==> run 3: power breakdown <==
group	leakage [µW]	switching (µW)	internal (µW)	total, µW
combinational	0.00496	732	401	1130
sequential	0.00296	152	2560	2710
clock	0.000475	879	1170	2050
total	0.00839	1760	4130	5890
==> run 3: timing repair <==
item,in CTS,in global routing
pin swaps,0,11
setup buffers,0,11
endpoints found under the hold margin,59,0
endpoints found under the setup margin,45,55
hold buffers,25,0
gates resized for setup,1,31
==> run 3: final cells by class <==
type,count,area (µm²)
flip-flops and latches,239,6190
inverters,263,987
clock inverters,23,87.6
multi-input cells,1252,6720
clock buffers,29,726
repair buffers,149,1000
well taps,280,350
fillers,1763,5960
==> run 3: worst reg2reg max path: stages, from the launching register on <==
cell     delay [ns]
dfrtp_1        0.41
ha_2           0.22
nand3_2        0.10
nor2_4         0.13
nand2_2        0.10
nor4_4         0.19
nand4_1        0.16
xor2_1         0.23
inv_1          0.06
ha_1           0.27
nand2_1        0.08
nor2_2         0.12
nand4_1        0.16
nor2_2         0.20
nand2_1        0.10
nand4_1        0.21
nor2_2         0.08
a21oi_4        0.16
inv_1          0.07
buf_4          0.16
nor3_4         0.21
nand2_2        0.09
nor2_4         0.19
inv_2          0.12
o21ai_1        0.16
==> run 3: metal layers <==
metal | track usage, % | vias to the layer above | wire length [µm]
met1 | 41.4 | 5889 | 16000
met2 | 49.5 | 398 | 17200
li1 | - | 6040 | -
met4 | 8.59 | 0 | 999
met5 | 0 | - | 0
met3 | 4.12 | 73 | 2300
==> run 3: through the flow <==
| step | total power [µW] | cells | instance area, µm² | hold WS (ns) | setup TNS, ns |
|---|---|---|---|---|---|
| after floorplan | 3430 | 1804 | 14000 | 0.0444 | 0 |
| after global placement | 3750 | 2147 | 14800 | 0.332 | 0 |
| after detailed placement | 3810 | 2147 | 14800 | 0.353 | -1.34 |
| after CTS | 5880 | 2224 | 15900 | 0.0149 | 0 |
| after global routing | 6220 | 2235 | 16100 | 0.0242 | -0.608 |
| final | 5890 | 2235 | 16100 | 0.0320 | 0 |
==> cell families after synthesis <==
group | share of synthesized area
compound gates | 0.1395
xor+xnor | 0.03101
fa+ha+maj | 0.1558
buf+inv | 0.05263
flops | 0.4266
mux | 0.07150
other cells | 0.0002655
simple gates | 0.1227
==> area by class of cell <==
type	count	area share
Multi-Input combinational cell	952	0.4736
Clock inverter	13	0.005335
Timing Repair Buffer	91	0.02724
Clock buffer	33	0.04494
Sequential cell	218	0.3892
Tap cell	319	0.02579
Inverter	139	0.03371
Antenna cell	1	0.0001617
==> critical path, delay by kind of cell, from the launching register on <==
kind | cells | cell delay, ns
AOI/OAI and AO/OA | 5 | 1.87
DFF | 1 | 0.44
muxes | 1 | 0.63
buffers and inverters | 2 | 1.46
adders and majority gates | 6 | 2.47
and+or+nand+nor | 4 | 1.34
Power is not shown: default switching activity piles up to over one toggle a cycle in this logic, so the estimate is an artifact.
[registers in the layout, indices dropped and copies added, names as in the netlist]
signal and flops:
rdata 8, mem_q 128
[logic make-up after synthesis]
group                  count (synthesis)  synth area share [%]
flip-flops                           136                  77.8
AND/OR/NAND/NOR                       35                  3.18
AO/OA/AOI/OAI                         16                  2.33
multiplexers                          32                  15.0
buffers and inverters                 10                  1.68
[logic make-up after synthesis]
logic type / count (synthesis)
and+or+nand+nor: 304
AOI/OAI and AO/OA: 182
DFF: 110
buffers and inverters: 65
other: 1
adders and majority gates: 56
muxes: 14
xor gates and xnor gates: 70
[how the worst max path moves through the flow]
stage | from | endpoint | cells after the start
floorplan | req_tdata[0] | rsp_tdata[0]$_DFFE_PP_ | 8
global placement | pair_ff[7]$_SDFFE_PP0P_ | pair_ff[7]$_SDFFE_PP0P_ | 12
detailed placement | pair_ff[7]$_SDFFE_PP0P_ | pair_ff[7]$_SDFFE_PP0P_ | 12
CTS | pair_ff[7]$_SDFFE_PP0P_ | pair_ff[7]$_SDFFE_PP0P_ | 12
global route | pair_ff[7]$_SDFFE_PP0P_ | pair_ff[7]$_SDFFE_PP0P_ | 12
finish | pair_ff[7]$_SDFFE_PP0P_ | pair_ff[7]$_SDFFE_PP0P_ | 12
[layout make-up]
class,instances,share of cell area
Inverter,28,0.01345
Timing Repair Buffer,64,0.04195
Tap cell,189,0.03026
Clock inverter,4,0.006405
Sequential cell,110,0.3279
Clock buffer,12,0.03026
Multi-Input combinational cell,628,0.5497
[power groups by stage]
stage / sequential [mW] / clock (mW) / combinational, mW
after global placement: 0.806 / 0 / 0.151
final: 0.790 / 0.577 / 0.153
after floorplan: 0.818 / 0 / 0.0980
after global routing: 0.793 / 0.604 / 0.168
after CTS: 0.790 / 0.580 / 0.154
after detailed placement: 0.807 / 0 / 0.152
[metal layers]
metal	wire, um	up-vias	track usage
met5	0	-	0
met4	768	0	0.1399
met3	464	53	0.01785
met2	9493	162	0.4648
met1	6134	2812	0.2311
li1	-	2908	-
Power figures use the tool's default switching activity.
===== config.mk =====
export PLATFORM = sky130hd
export DESIGN_NAME = arfe_blend
export DESIGN_NICKNAME = d
export VERILOG_FILES = /design/src/design/arfe_pkg.sv /design/src/design/arfe_blend.sv
export SDC_FILE = /design/constraint.sdc
export NUM_CORES = 1
export LEC_CHECK = 0
export BUFFER_PORTS_ARGS = -buffer_cell sky130_fd_sc_hd__buf_2
export CAP_MARGIN = 20
export CELL_PAD_IN_SITES_DETAIL_PLACEMENT = 1
export CELL_PAD_IN_SITES_GLOBAL_PLACEMENT = 1
export CORE_MARGIN = 2
export CORE_UTILIZATION = 35
export DETAILED_ROUTE_END_ITERATION = 8
export GPL_TIMING_DRIVEN = 0
export PLACE_DENSITY_LB_ADDON = 0.1
export SYNTH_ARGS = -nofsm -noshare
export SYNTH_HDL_FRONTEND = slang
export SYNTH_SLANG_ARGS = --single-unit

===== constraint.sdc =====
create_clock -name vclk -period 13.1
set_clock_uncertainty 0.05 [all_clocks]
set_input_delay 2.62 -clock vclk [all_inputs]
set_output_delay 2.62 -clock vclk [all_outputs]
set_load 0.02 [all_outputs]

===== src/design/arfe_pkg.sv =====
// Package for the alpha blended rectangle fill engine: field widths,
// command, status and register codes. No dependencies.
package arfe_pkg;

	// Framebuffer size defaults
	localparam int FB_WIDTH_DEF  = 1024;
	localparam int FB_HEIGHT_DEF = 768;

	// Field widths
	localparam int FUNC_W   = 2;
	localparam int XPOS_W   = 10;
	localparam int YPOS_W   = 10;
	localparam int RW_W     = 11;
	localparam int RH_W     = 10;
	localparam int STATUS_W = 2;
	localparam int COUNT_W  = 20;
	localparam int PIX_W    = 24;
	localparam int CHAN_W   = 8;
	localparam int CFG_IDX_W = 2;

	// Coordinate width for sums and bound checks (frame sides up to 8191)
	localparam int COORD_W = 13;

	// Command codes
	localparam logic [FUNC_W-1:0] FN_FILL    = 2'd0;
	localparam logic [FUNC_W-1:0] FN_OUTLINE = 2'd1;
	localparam logic [FUNC_W-1:0] FN_READ    = 2'd2;

	// Result status codes
	localparam logic [STATUS_W-1:0] ST_DONE   = 2'd0;
	localparam logic [STATUS_W-1:0] ST_SKIP   = 2'd1;
	localparam logic [STATUS_W-1:0] ST_REJECT = 2'd2;

	// Register indexes
	localparam logic [CFG_IDX_W-1:0] CFG_RED   = 2'd0;
	localparam logic [CFG_IDX_W-1:0] CFG_GREEN = 2'd1;
	localparam logic [CFG_IDX_W-1:0] CFG_BLUE  = 2'd2;
	localparam logic [CFG_IDX_W-1:0] CFG_ALPHA = 2'd3;

endpackage


===== src/design/arfe_blend.sv =====
// Shared channel arithmetic: per channel (src*factor)>>8 + addend.
// Depends on arfe_pkg. Used both to premultiply the colour and to blend pixels.
module arfe_blend (
	input  logic [arfe_pkg::PIX_W-1:0]  src,
	input  logic [arfe_pkg::CHAN_W-1:0] factor,
	input  logic [arfe_pkg::PIX_W-1:0]  addend,
	output logic [arfe_pkg::PIX_W-1:0]  result
);
	import arfe_pkg::*;

	// Three independent 8x8 products, scaled and offset
	always_comb begin
		logic [2*CHAN_W-1:0] prod;
		for (int c = 0; c < 3; c++) begin
			prod = src[c*CHAN_W +: CHAN_W] * factor;
			result[c*CHAN_W +: CHAN_W] = prod[2*CHAN_W-1:CHAN_W] + addend[c*CHAN_W +: CHAN_W];
		end
	end

endmodule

* * *

### Task goal
Scan the material for the string "kind". Copy each line where it appears.

### Finished exercise
==> critical path, delay by kind of cell, from the launching register on <==
kind | cells | cell delay, ns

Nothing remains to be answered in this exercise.